As consequências sociais da idolatria: cinismo, descrença e desigualdade
Quando a blindagem se impõe sobre a lei, os efeitos não ficam restritos às paredes do Congresso. Eles escorrem para a vida social e moldam a percepção coletiva sobre justiça e democracia. O cidadão comum, que responde por cada infração sem qualquer escudo, olha para os parlamentares intocáveis e conclui: “a lei não é para todos”. Esse sentimento corrói a confiança no sistema e abre espaço para o cinismo político.
O cinismo é corrosivo porque mina a participação. Por que votar, fiscalizar ou se engajar, se a sensação é a de que todos são iguais e nenhum pagará pelo que faz? Esse desânimo se transforma em abstencionismo, em descrença no valor do voto, em apatia cívica. Como alertava Norberto Bobbio, a democracia morre quando sua promessa de transparência e igualdade é traída.

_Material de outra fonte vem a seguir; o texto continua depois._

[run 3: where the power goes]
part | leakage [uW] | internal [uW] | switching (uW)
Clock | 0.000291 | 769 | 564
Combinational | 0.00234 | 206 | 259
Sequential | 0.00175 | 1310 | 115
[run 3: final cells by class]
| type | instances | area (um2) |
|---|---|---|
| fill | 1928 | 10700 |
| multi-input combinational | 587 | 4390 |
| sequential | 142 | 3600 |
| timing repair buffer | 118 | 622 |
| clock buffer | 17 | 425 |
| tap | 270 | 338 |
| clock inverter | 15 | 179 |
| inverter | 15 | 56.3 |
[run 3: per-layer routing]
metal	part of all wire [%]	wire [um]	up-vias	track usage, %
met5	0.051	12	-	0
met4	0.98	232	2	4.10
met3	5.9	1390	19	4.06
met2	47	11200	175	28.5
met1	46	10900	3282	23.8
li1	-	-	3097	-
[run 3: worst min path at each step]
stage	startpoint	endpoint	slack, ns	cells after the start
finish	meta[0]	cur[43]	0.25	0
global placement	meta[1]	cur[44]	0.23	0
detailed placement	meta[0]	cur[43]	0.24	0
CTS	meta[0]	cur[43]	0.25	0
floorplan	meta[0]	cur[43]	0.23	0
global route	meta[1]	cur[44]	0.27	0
<file path="config.mk">
export PLATFORM = sky130hd
export DESIGN_NAME = mpch_check
export DESIGN_NICKNAME = d
export VERILOG_FILES = /design/src/hdl/mpch_pkg.sv /design/src/hdl/mpch_check.sv
export SDC_FILE = /design/constraint.sdc
export NUM_CORES = 1
export LEC_CHECK = 0
export BUFFER_PORTS_ARGS = -buffer_cell sky130_fd_sc_hd__buf_2
export CORE_MARGIN = 2
export CORE_UTILIZATION = 47
export DETAILED_ROUTE_END_ITERATION = 10
export GPL_TIMING_DRIVEN = 1
export PLACE_DENSITY = 0.8
export SLEW_MARGIN = 5
export SYNTH_ARGS = -nofsm -noshare
export SYNTH_HDL_FRONTEND = slang
export SYNTH_SLANG_ARGS = --single-unit
</file>
<file path="constraint.sdc">
create_clock -name mclk -period 1.4 [get_ports mclk]
set_input_delay 0 -clock mclk [delete_from_list [all_inputs] [get_ports mclk]]
set_output_delay 0 -clock mclk [all_outputs]
set_load 0.03 [all_outputs]
</file>
==> src/asr_pkg.sv <==
package asr_pkg;

   // ************************************************************
   // register indices on the plain register port
   // ************************************************************
   localparam logic [2:0] ADDR_RCV_STAT  = 3'h0;
   localparam logic [2:0] ADDR_RCV_DATA  = 3'h1;
   localparam logic [2:0] ADDR_XMT_STAT  = 3'h2;
   localparam logic [2:0] ADDR_BAUD_CTL  = 3'h3;
   localparam logic [2:0] ADDR_DIV_LO    = 3'h4;
   localparam logic [2:0] ADDR_DIV_HI    = 3'h5;
   localparam logic [2:0] ADDR_INT_CTL   = 3'h6;

   // ************************************************************
   // field positions
   // ************************************************************
   localparam int RS_SERIAL_PORT_ENABLE   = 7;
   localparam int RS_RX9    = 6;
   localparam int RS_SREN   = 5;
   localparam int RS_CONTINUOUS_RECEIVE_ENABLE   = 4;
   localparam int RS_ADDRESS_DETECT_ENABLE  = 3;
   localparam int TX_SYNC   = 4;
   localparam int TX_HRATE  = 2;
   localparam int BC_IDLE   = 6;
   localparam int BC_WIDE   = 3;
   localparam int IC_RECEIVE_INTERRUPT_ENABLE   = 0;
   localparam int IC_PERIPHERAL_INTERRUPT_ENABLE   = 1;
   localparam int IC_GIE    = 2;
   localparam int IC_RDY    = 3;

   // ************************************************************
   // reset values, masks and timing counts
   // ************************************************************
   localparam logic [7:0] RESET_BYTE    = 8'h00;
   localparam logic [7:0] BAUD_WR_MASK  = 8'h1b;
   localparam logic [2:0] INT_ALL_EN    = 3'h7;
   localparam logic [3:0] DECIDE_TICK   = 4'h9;
   localparam logic [3:0] LAST_BIT8     = 4'h7;
   localparam logic [3:0] LAST_BIT9     = 4'h8;
   localparam logic [1:0] FIFO_FULL     = 2'h2;

   typedef enum logic [1:0] {
      ST_IDLE  = 2'b00,
      ST_START = 2'b01,
      ST_DATA  = 2'b10,
      ST_STOP  = 2'b11
   } asr_rx_e;

   typedef struct packed {
      logic       wr;
      logic       rd;
      logic [2:0] addr;
      logic [7:0] wdata;
   } asr_bus_req_s;

   typedef struct packed {
      logic rx_oe;
      logic tx_out;
      logic tx_oe;
   } asr_pins_s;

   typedef struct packed {
      logic       framing_error_status;
      logic [8:0] data;
   } asr_entry_s;

   typedef struct packed {
      logic                  sync1;
      logic                  sync2;
      logic                  prev;
      asr_rx_e               st;
      logic [3:0]            tick_cnt;
      logic [3:0]            bit_cnt;
      logic [1:0]            samp;
      logic [8:0]            shreg;
      asr_entry_s [1:0]      fifo;
      logic                  wr_ptr;
      logic                  rd_ptr;
      logic [1:0]            cnt;
      logic                  serial_port_enable;
      logic                  rx9;
      logic                  sren;
      logic                  continuous_receive_enable;
      logic                  address_detect_enable;
      logic                  overrun_flag;
      logic [7:0]            transmit_status_control;
      logic [7:0]            baud_control;
      logic [7:0]            div_lo;
      logic [7:0]            div_hi;
      logic [2:0]            intctl;
      logic [7:0]            rdata;
      logic                  rx_ready;
      logic                  irq;
      asr_pins_s             pins;
   } asr_state_s;

endpackage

A idolatria política, quando combinada com a blindagem jurídica, aprofunda ainda mais as desigualdades. Enquanto a elite parlamentar vive cercada de privilégios, o cidadão comum enfrenta a dureza da lei em cada esquina. Não é apenas um problema institucional: é um abismo moral, que separa os que podem tudo dos que não podem nada.

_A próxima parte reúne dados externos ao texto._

[src/core/i2c_tx_pkg.sv]
// Package with register map, field positions and states of the simple I2C transmit channel.
package i2c_tx_pkg;

  // ------------------------------------------------------------------
  // Register word offsets
  // ------------------------------------------------------------------
  localparam logic [3:0] OFS_MODE     = 4'h0; // channel_mode_reg
  localparam logic [3:0] OFS_COMM     = 4'h1; // channel_comm_setting_reg
  localparam logic [3:0] OFS_DATA     = 4'h2; // channel_data_reg
  localparam logic [3:0] OFS_OUTLVL   = 4'h3; // serial_output_level_reg
  localparam logic [3:0] OFS_OUTEN    = 4'h4; // serial_output_enable_reg
  localparam logic [3:0] OFS_START    = 4'h5; // channel_start_reg
  localparam logic [3:0] OFS_STATUS   = 4'h6; // sticky status, write one to clear
  localparam logic [3:0] OFS_MASK     = 4'h7; // interrupt mask
  localparam logic [3:0] OFS_BUSY     = 4'h8; // live state

  // ------------------------------------------------------------------
  // Field positions
  // ------------------------------------------------------------------
  localparam int MODE_CKS_BIT    = 15;  // op_clock_select_bit
  localparam int MODE_INTSEL_BIT = 0;   // 1 would select buffer-empty interrupt
  localparam int COMM_TXE_BIT    = 15;  // tx_enable_bit
  localparam int COMM_RXE_BIT    = 14;  // rx_enable_bit
  localparam int DIV_HI          = 15;
  localparam int DIV_LO          = 9;
  localparam int ST_END_BIT      = 0;   // transfer end event
  localparam int ST_ACKERR_BIT   = 1;   // ack_error_flag, parity error position
  localparam int ST_BADCFG_BIT   = 2;   // forbidden interrupt type or zero divisor
  localparam int ST_W            = 3;
  localparam int FRAME_BITS      = 9;   // eight data bits plus acknowledge slot

  localparam logic [15:0] RST_DATA  = 16'h0200; // divisor one after reset
  localparam logic [1:0]  RST_LVL   = 2'h3;     // SCL and SDA idle high
  localparam logic [6:0]  DIV_MIN   = 7'h01;
  localparam logic [3:0]  BIT_LAST  = 4'h8;

  // Prescaler terminal counts for the two operation clocks; a tick comes every count plus one clk cycles.
  localparam logic [7:0] PRE0_DIV = 8'h01;
  localparam logic [7:0] PRE1_DIV = 8'h04;

  // ------------------------------------------------------------------
  // Types
  // ------------------------------------------------------------------
  typedef enum logic [3:0] {
    S_IDLE = 4'b0001,
    S_LOW  = 4'b0010,
    S_HIGH = 4'b0100,
    S_DONE = 4'b1000
  } tx_state_t;

  typedef struct packed {
    logic scl_o;
    logic scl_oe;
    logic sda_o;
    logic sda_oe;
  } i2c_pins_t;

endpackage

[src/core/i2c_tx_channel.sv]
// Simple I2C master transmit channel with an Avalon-MM register slave.
module i2c_tx_channel
  import i2c_tx_pkg::*;
(
  input  wire logic        clk,
  input  wire logic        reset_n,
  input  wire logic [3:0]  avs_address,
  input  wire logic        avs_read,
  input  wire logic        avs_write,
  input  wire logic [31:0] avs_writedata,
  output logic [31:0]      avs_readdata,
  output logic             avs_waitrequest,
  input  wire logic        scl_i,
  output logic             scl_o,
  output logic             scl_oe,
  input  wire logic        sda_i,
  output logic             sda_o,
  output logic             sda_oe,
  output logic             irq
);

  // What this block does
  // - After start, address byte goes out as one frame: seven address bits, direction LSB.
  // - Each finished frame raises a transfer end event, plus ack error on a nack; buffer-empty type is refused.
  // - A missing acknowledge sets the ack error flag at parity error position.
  // - Bit rate at most a quarter of operation clock; divisor must be one or more.
  // - Data driven non-inverted, idling high; no parity.
  // - Bytes go MSB first, then one slot where acknowledge is sampled.
  // - Clock select bit chooses prescaler clock zero or one.
  // - Only the low data byte is the buffer; upper bits keep the divisor.
  // - Data bytes follow the address; software then makes stop and frees the bus.
  // - Address, data send and stop are the supported operations; there is no data receive path.
  // - Single master only: no slave mode, arbitration or wait detection.

  // ------------------------------------------------------------------
  // Register state
  // ------------------------------------------------------------------
  logic [15:0]     mode_q, mode_d;
  logic [15:0]     comm_q, comm_d;
  logic [15:0]     data_q, data_d;
  logic [1:0]      lvl_q, lvl_d;         // bit 1 SCL level, bit 0 SDA level
  logic            oen_q, oen_d;         // serial_output_enable_bit
  logic            go_q, go_d;           // channel_start_bit
  logic [ST_W-1:0] stat_q, stat_d;
  logic [ST_W-1:0] mask_q, mask_d;
  logic [31:0]     rdata_q, rdata_d;
  logic            wait_q, wait_d;
  logic            irq_q, irq_d;

  // Shifter state.
  tx_state_t       st_q, st_d;
  logic [3:0]      bit_q, bit_d;
  logic [7:0]      shf_q, shf_d;
  logic [7:0]      pre_q, pre_d;
  logic [6:0]      div_q, div_d;
  logic            sda_bit_q, sda_bit_d;
  logic            scl_drv_q, scl_drv_d;
  logic            ack_err_q, ack_err_d;
  logic            ev_end, ev_ack, ev_bad;
  i2c_pins_t       pins_q, pins_d;

  logic            acc, take, tick, busy;

  // Reads fetch at the first edge so data stands when waitrequest is low; writes land then.
  assign take = (avs_read | avs_write) & wait_q;
  assign acc  = (avs_read | avs_write) & ~wait_q;
  assign busy = (st_q != S_IDLE);

  // ------------------------------------------------------------------
  // Operation clock prescaler
  // ------------------------------------------------------------------
  // The selected prescaler output is a one-cycle tick that paces the shifter.
  always_comb
  begin
    pre_d = pre_q + 8'h01;
    tick  = 1'b0;
    if (pre_q >= (mode_q[MODE_CKS_BIT] ? PRE1_DIV : PRE0_DIV))
    begin
      pre_d = 8'h00;
      tick  = 1'b1;
    end
  end

  // ------------------------------------------------------------------
  // Frame shifter
  // ------------------------------------------------------------------
  // SCL only toggles inside a frame; between frames the software levels own the lines.
  always_comb
  begin
    st_d      = st_q;
    bit_d     = bit_q;
    shf_d     = shf_q;
    div_d     = div_q;
    sda_bit_d = sda_bit_q;
    scl_drv_d = scl_drv_q;
    ack_err_d = ack_err_q;
    ev_end    = 1'b0;
    ev_ack    = 1'b0;
    ev_bad    = 1'b0;
    // Half period is divisor plus one ticks, so a divisor of one gives a quarter rate.
    if (tick && busy)
      div_d = (div_q < DIV_MIN) ? data_q[DIV_HI:DIV_LO] : div_q - 7'h01;
    case (st_q)
      S_IDLE:
      begin
        scl_drv_d = 1'b1;
        if (go_q)
        begin
          // A zero divisor or buffer-empty interrupt type is refused outright.
          if (data_q[DIV_HI:DIV_LO] < DIV_MIN || mode_q[MODE_INTSEL_BIT])
            ev_bad = 1'b1;
          else
          begin
            shf_d     = data_q[7:0];
            bit_d     = 4'h0;
            div_d     = data_q[DIV_HI:DIV_LO];
            scl_drv_d = 1'b0;
            sda_bit_d = data_q[7];
            ack_err_d = 1'b0;
            st_d      = S_LOW;
          end
        end
      end
      S_LOW:
        if (tick && div_q < DIV_MIN)
        begin
          scl_drv_d = 1'b1;
          st_d      = S_HIGH;
        end
      S_HIGH:
        if (tick && div_q < DIV_MIN)
        begin
          if (bit_q == BIT_LAST)
          begin
            // Ninth clock ends: a high data line means no acknowledge.
            ack_err_d = sda_i;
            st_d      = S_DONE;
          end
          else
          begin
            bit_d     = bit_q + 4'h1;
            shf_d     = {shf_q[6:0], 1'b0};
            // Release SDA for the acknowledge slot after eight bits.
            sda_bit_d = (bit_q == BIT_LAST - 4'h1) ? 1'b1 : shf_q[6];
            scl_drv_d = 1'b0;
            st_d      = S_LOW;
          end
        end
      S_DONE:
      begin
        ev_end = 1'b1;
        ev_ack = ack_err_q;
        st_d   = S_IDLE;
      end
      default:
        st_d = S_IDLE;
    endcase
  end

  always_ff @(posedge clk or negedge reset_n)
  begin
    if (!reset_n)
    begin
      st_q      <= S_IDLE;
      bit_q     <= 4'h0;
      shf_q     <= 8'h00;
      pre_q     <= 8'h00;
      div_q     <= 7'h00;
      sda_bit_q <= 1'b1;
      scl_drv_q <= 1'b1;
      ack_err_q <= 1'b0;
    end
    else
    begin
      st_q      <= st_d;
      bit_q     <= bit_d;
      shf_q     <= shf_d;
      pre_q     <= pre_d;
      div_q     <= div_d;
      sda_bit_q <= sda_bit_d;
      scl_drv_q <= scl_drv_d;
      ack_err_q <= ack_err_d;
    end
  end

  // ------------------------------------------------------------------
  // Pin drive
  // ------------------------------------------------------------------
  // Open drain: lines are only pulled low; SCL is read back only into the busy register, so no wait detection.
  always_comb
  begin
    pins_d.scl_o  = 1'b0;
    pins_d.sda_o  = 1'b0;
    pins_d.scl_oe = busy ? ~scl_drv_d : ~lvl_d[1];
    // Enable hands SDA to the shifter; while it is low the level register makes start and stop.
    pins_d.sda_oe = (busy & oen_d) ? ~sda_bit_d : ~lvl_d[0];
  end

  // ------------------------------------------------------------------
  // Register slave
  // ------------------------------------------------------------------
  // Every access waits one cycle, so read data and waitrequest leave flops.
  always_comb
  begin
    mode_d  = mode_q;
    comm_d  = comm_q;
    data_d  = data_q;
    lvl_d   = lvl_q;
    oen_d   = oen_q;
    go_d    = go_q & ~(st_q == S_IDLE);        // start bit falls once taken
    mask_d  = mask_q;
    rdata_d = rdata_q;
    wait_d  = ~take;
    stat_d  = stat_q;
    if (acc && avs_write)
    begin
      if (avs_address == OFS_MODE)
        mode_d = avs_writedata[15:0];
      else if (avs_address == OFS_COMM)
        comm_d = avs_writedata[15:0];
      else if (avs_address == OFS_DATA)
        data_d = busy ? {data_q[15:8], avs_writedata[7:0]} : avs_writedata[15:0];
      else if (avs_address == OFS_OUTLVL)
        lvl_d = avs_writedata[1:0];
      else if (avs_address == OFS_OUTEN)
        oen_d = avs_writedata[0];
      else if (avs_address == OFS_START)
        go_d = avs_writedata[0];
      else if (avs_address == OFS_STATUS)
        stat_d = stat_q & ~avs_writedata[ST_W-1:0];
      else if (avs_address == OFS_MASK)
        mask_d = avs_writedata[ST_W-1:0];
    end
    // Events set after the clear so a same-cycle event survives.
    stat_d[ST_END_BIT]    = stat_d[ST_END_BIT] | ev_end;
    stat_d[ST_ACKERR_BIT] = stat_d[ST_ACKERR_BIT] | ev_ack;
    stat_d[ST_BADCFG_BIT] = stat_d[ST_BADCFG_BIT] | ev_bad;
    irq_d = |(stat_d & mask_d);
    if (take && avs_read)
    begin
      rdata_d = 32'h0000_0000;
      if (avs_address == OFS_MODE)
        rdata_d[15:0] = mode_q;
      else if (avs_address == OFS_COMM)
        rdata_d[15:0] = comm_q;
      else if (avs_address == OFS_DATA)
        rdata_d[15:0] = data_q;
      else if (avs_address == OFS_OUTLVL)
        rdata_d[1:0] = lvl_q;
      else if (avs_address == OFS_OUTEN)
        rdata_d[0] = oen_q;
      else if (avs_address == OFS_START)
        rdata_d[0] = go_q;
      else if (avs_address == OFS_STATUS)
        rdata_d[ST_W-1:0] = stat_q;
      else if (avs_address == OFS_MASK)
        rdata_d[ST_W-1:0] = mask_q;
      else if (avs_address == OFS_BUSY)
        rdata_d[1:0] = {scl_i, busy};
    end
  end

  always_ff @(posedge clk or negedge reset_n)
  begin
    if (!reset_n)
    begin
      mode_q  <= 16'h0000;
      comm_q  <= 16'h0000;
      data_q  <= RST_DATA;
      lvl_q   <= RST_LVL;
      oen_q   <= 1'b0;
      go_q    <= 1'b0;
      stat_q  <= '0;
      mask_q  <= '0;
      rdata_q <= 32'h0000_0000;
      wait_q  <= 1'b1;
      irq_q   <= 1'b0;
      pins_q  <= '0;
    end
    else
    begin
      mode_q  <= mode_d;
      comm_q  <= comm_d;
      data_q  <= data_d;
      lvl_q   <= lvl_d;
      oen_q   <= oen_d;
      go_q    <= go_d;
      stat_q  <= stat_d;
      mask_q  <= mask_d;
      rdata_q <= rdata_d;
      wait_q  <= wait_d;
      irq_q   <= irq_d;
      pins_q  <= pins_d;
    end
  end

  // Every output leaves a flop; the pin struct packs scl_o, scl_oe, sda_o, sda_oe in order.
  assign avs_readdata    = rdata_q;
  assign avs_waitrequest = wait_q;
  assign irq             = irq_q;
  assign {scl_o, scl_oe, sda_o, sda_oe} = pins_q;

  // ------------------------------------------------------------------
  // Assertions
  // ------------------------------------------------------------------
  a_end_after_done: assert property (@(posedge clk) disable iff (!reset_n)
    (st_q == S_DONE) |=> stat_q[ST_END_BIT])
    else $error("transfer end not flagged");
  a_ack_err_set: assert property (@(posedge clk) disable iff (!reset_n)
    (st_q == S_DONE && ack_err_q) |=> stat_q[ST_ACKERR_BIT])
    else $error("ack error not flagged");
  a_zero_div_refused: assert property (@(posedge clk) disable iff (!reset_n)
    (st_q == S_IDLE && go_q && data_q[DIV_HI:DIV_LO] == 7'h00) |=> (st_q == S_IDLE))
    else $error("zero divisor started a frame");
  a_first_bit_msb: assert property (@(posedge clk) disable iff (!reset_n)
    (st_q == S_IDLE && st_d == S_LOW) |=> (sda_bit_q == $past(data_q[7])))
    else $error("first bit is not msb");
  a_ack_slot_free: assert property (@(posedge clk) disable iff (!reset_n)
    (bit_q == BIT_LAST && st_q != S_IDLE) |-> sda_bit_q)
    else $error("sda driven in ack slot");
  a_data_not_inverted: assert property (@(posedge clk) disable iff (!reset_n)
    (st_q == S_HIGH && oen_q) |-> (sda_oe == !sda_bit_q))
    else $error("sda drive inverted in frame");
  a_busy_div_kept: assert property (@(posedge clk) disable iff (!reset_n)
    (busy && acc && avs_write && avs_address == OFS_DATA)
      |=> (data_q[15:8] == $past(data_q[15:8])))
    else $error("divisor changed in transfer");
  a_irq_follows: assert property (@(posedge clk) disable iff (!reset_n)
    ##1 (irq == |($past(stat_d) & $past(mask_d))))
    else $error("irq does not track status");

endmodule

[config.mk]
export PLATFORM = sky130hd
export DESIGN_NAME = i2c_tx_channel
export DESIGN_NICKNAME = d
export VERILOG_FILES = /design/src/core/i2c_tx_pkg.sv /design/src/core/i2c_tx_channel.sv
export SDC_FILE = /design/constraint.sdc
export NUM_CORES = 1
export LEC_CHECK = 0
export ABC_AREA = 1
export BUFFER_PORTS_ARGS = -buffer_cell sky130_fd_sc_hd__buf_4
export CAP_MARGIN = 10
export CORE_ASPECT_RATIO = 1.4
export CORE_MARGIN = 2
export CORE_UTILIZATION = 61
export CTS_BUF_LIST = sky130_fd_sc_hd__clkbuf_4
export DETAILED_ROUTE_END_ITERATION = 7
export HOLD_SLACK_MARGIN = 0.12
export MAX_ROUTING_LAYER = met4
export PLACE_DENSITY = 0.84
export RECOVER_POWER = 25
export SLEW_MARGIN = 10
export SYNTH_ARGS = -nofsm -noshare
export SYNTH_HDL_FRONTEND = slang
export SYNTH_SLANG_ARGS = --single-unit
export TNS_END_PERCENT = 20
[constraint.sdc]
create_clock -name clk -period 3.25 [get_ports clk]
set_input_delay 0.1625 -clock clk [delete_from_list [all_inputs] [get_ports clk]]
set_output_delay 0.1625 -clock clk [all_outputs]
set_load 0.03 [all_outputs]
==> reports/results.tsv, run 1 <==
metric	value	unit
Leak	3.04	nW
Hold Path Class	input pin to flop	
Power Density	616	nW/um^2
H-tree level count	3	
Avg Inst Size Synth	8.63	um^2
Slowest-stage cell, CP	dfstp_2	
Final setup viols	0	
internal power	2.30	mW
vias in the first global route	4278	
I/O pin count	80	
worst path cell trace	nor2_1 -> nand2_1 -> inv_1 -> nand2_4 -> nand3_4 -> nand2_1 -> nand3_1 -> nand2_1	
PostCTS Resize Cnt	0	
Worst Reg-to-Reg Cells	8	
first-pass GRT wire length	19700	um
DRT iter0 DRCs	328	
Mapped Area	5470	um^2
VDD IR max	0.597	mV
cells after synthesis	634	
FF+latch count, synth	111	
yosys warns	0	
Syn-to-layout area delta	11.7	%
Hold Startpoint	avs_address[2]	
Wirelength per Cell	14.5	um
# fillers	680	
Clock power frac	16.0	%
Worst Tran Pin Value	1600	ps
Hold Vio Cnt, Final	0	
Reg power frac	50.5	%
Worst-Skew Late Latency	470	ps
share of cells above drive strength 1	18.6	%
GRT Max-Usage Layer	met2	
failing checks	max-capacitance violations, max-slew violations	
Max Fclk	456	MHz
switching share of total power	39.0	%
clock tree buffer depth	2	
crit start category	flop	
CTS tree	done	
final core utilization	70.6	%
antenna violations before repair	0	
unrepaired setup endpoints after global routing	false	
drt drc	0	
largest net degree at the start of global routing	70	
most instantiated cells after synthesis	161 x nand2_1, 104 x dfrtp_1, 65 x o21ai_0	
Initial Util	63.2	%
post-synth top area cell	dfrtp_1	
CP Max Fanout	23	
clk sink count	111	
Worst Hold Depth	6	
number of vias per cell	5.46	
Via Count	4430	
register-to-register setup slack	1060	ps
Hold Path Sink	lvl_q[1]	
Hold WS	180	ps
delay-heaviest family, CP	simple AND/OR/NAND/NOR gates	
clk slew on worst S/H paths	160	ps
fin nets	748	
share of the synthesized area in the top cell type	47.6	%
status	complete, but fails checks	
CTS Root Cell	clkbuf_4	
GPL Wtd Cong	0.959	
Worst Path Buf+Inv	1	
Port-buffer cells	45	
Crit path top cell by count	nand2_1	
post-DP HPWL	8260	um
met3 GRT Util	3.42	%
switching pwr	1.47	mW
count leader, synth	nand2_1	
Post-DP Area	5790	um^2
number of flops mapped to enable cells by yosys	0	
Rows	40	
CP required	3670	ps
register area share after synthesis	50.9	%
crit-path max cell delay	570	ps
asr flop ratio synth	100	%
met2 Use GR	44.1	%
core area	8660	um^2
Crit Reg-Reg Endpoint	sda_oe	
Worst EP arrival	2610	ps
fin area	6110	um^2
synth top area cells	dfrtp_1 48%, nand2_1 11%, o21ai_0 5.9%	
reported max-cap violation count	1	
Comb pwr share	33.6	%
drt total wl	11700	um
met1 Use GR	32.1	%
synth unique cells	40	
grt total ovfl	0	
total power after layout	3.76	mW
fin. max-slew vios	70	
Detailed Routing Iterations Pass 1	7	
setup_tns	0	ps
Post-synth top flop	dfrtp_1	
Crit. End Element	flop	
Final period util	67.5	%
GRT Total Usage	26.0	%
Reg-to-Reg Start	st_q[0]	
CTS buffer count	9	
die width	84.0	um
ANT nets after route	0	
Setup Skew	10.8	ps
Die Y	116	um
minimum clock period	2190	ps
Die Footprint	9750	um^2
WS Path Type	flop to flop	
Slew HR	-6.94	%
-- state kept, by name, indices dropped and copies added (netlist names), 4 cells and up, named ones only --
register	cells
div_q	7
st_q	4
data_q	16
avs_readdata	16
bit_q	4
comm_q	16
shf_q	7
mode_q	16
pre_q	8
-- worst max-delay path by stage --
stage                         startpoint  cells past startpoint                to
after floorplan                 pre_q[0]                     12          shf_q[1]
after global placement    avs_address[3]                      6         mode_q[2]
after detailed placement  avs_address[3]                      6        mode_q[10]
after CTS                        st_q[0]                      8            sda_oe
after global routing            avs_read                      8  avs_readdata[15]
final                            st_q[0]                      8            sda_oe
-- worst register-to-register path: stages, from the launching register on --
cell	delay, ps
dfstp_2	570
nor2_1	50
nand2_1	420
inv_1	290
nand2_4	170
nand3_4	310
nand2_1	200
nand3_1	80
nand2_1	60
-- metrics by stage --
stage,setup slack (ps),std cells
2_1_floorplan,1660,655
3_3_place_gp,1140,773
3_5_place_dp,1060,773
4_1_cts,1070,810
5_1_grt,853,810
6_report,1060,811
-- metal layers --
metal  part of all wire, %  up-vias
li1                      -     2141
met3                   4.1       28
met5                     0        -
met2                    51      146
met1                    42     2115
met4                   2.4        0
-- layout make-up --
type,count,area (um^2),share of cell area [%]
Antenna cell,1,2.50,0.0410
Clock buffer,10,75.1,1.23
Clock inverter,6,37.5,0.614
Inverter,68,255,4.18
Multi-Input combinational cell,441,2250,36.9
Sequential cell,111,2790,45.6
Tap cell,105,131,2.15
Timing Repair Buffer,69,568,9.30
-- layout by cell type (no fill, tap or decap), drive strengths merged, types with 6 or more instances in the layout --
cell and n:
dlygate4sd3 21, nand3 33, ha 6, nand4 8, dfstp 7, inv 68, dfrtp 104, nand2 178
buf 47, o21ai 93, conb 22, clkbuf 11, nor2 55, a21oi 10, a221oi 8
-- power by group through the flow --
| stage | Combinational (mW) | Sequential [mW] | Clock [mW] |
|---|---|---|---|
| 6_report | 1.26 | 1.90 | 0.600 |
| 3_5_place_dp | 1.23 | 1.92 | 0 |
| 5_1_grt | 1.40 | 1.93 | 0.662 |
| 4_1_cts | 1.25 | 1.89 | 0.612 |
| 3_3_place_gp | 1.17 | 1.90 | 0 |
| 2_1_floorplan | 0.922 | 1.95 | 0 |
-- timing repair --
action,4_1_cts,5_1_grt
endpoints found under the hold margin,123,0
hold buffers,21,0
buffers inserted,0,0
-- kinds of logic (layout without fill, tap and decap cells) --
kind of cell               count (synthesis)  after routing  share of synthesized area, %
and+or+nand+nor                          284            284                          23.7
adders and majority gates                  6              6                          1.37
other                                      1             23                        0.0686
muxes                                      3              3                         0.549
buffers and inverters                    103            153                          9.29
AOI/OAI and AO/OA                        120            120                          13.1
DFF                                      111            111                          50.9
xor gates and xnor gates                   6              6                         0.961
Power figures use the tool's default switching activity.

E, como lembrava Robert Dahl, a poliarquia só se sustenta com vigilância constante e responsabilidade universal. Quando um grupo se coloca acima da lei, destrói-se o equilíbrio que mantém a democracia viva. A consequência é clara: mais descrença, mais distanciamento entre sociedade e instituições, mais enfraquecimento do tecido democrático.
O risco de uma casta intocável: efeitos concretos para o Estado de Direito
O maior perigo da PEC da Blindagem não está apenas no seu texto, mas no precedente que ela estabelece. Ao autorizar que parlamentares decidam sobre sua própria culpa, a democracia abre espaço para a formação de uma casta política intocável. Uma elite que não se confunde mais com o povo, mas que vive acima dele.
Esse arranjo destrói a lógica republicana. Em vez de igualdade diante da lei, cria-se um sistema de privilégios formais, com regras diferentes para quem exerce mandato. O resultado é a erosão do Estado de Direito: a lei deixa de ser universal e se converte em instrumento de autopreservação das elites políticas.
As consequências são práticas e imediatas. Processos podem prescrever porque ficaram travados no Congresso. Acusações de corrupção ou fraude podem desaparecer em votações secretas. Presidentes de partidos passam a gozar de foro privilegiado, mesmo sem mandato, reforçando o poder de quem controla as máquinas eleitorais. A mensagem é clara: a lei vale menos para quem está no topo.
Esse é o retrato de uma aristocracia democrática, na qual cargos públicos deixam de ser funções temporárias e se tornam passaportes para a impunidade. Como alertava Hannah Arendt, quando o poder se fecha sobre si mesmo, perde sua legitimidade. E quando a legitimidade se perde, o que sobra é apenas força — uma democracia esvaziada por dentro.
Sem lei para todos, não há lei para ninguém
A PEC da Blindagem não é um detalhe de engenharia constitucional. É um golpe silencioso contra a promessa democrática. Ao transformar imunidade em impunidade, idolatria em blindagem, serviço em privilégio, ela corrompe o sentido mesmo da representação política. O que deveria ser espaço de responsabilidade vira trincheira de autopreservação.
Se aceitarmos que parlamentares decidam sobre sua própria culpa, estaremos aceitando a morte da República. Estaremos dizendo que alguns vivem acima da lei, enquanto o restante se curva a ela. Estaremos, enfim, legitimando a existência de uma casta intocável, imune não a perseguições políticas, mas à própria justiça.
Transformar representantes em mitos é abrir mão da democracia. O Parlamento não é templo de idolatria; é oficina de serviço público. E, quando a lei deixa de valer para todos, não vale para ninguém. É nesse ponto que a cidadania precisa despertar. Porque, se a blindagem se consolida, o próximo passo não é a democracia fortalecida, mas a sua lenta decomposição.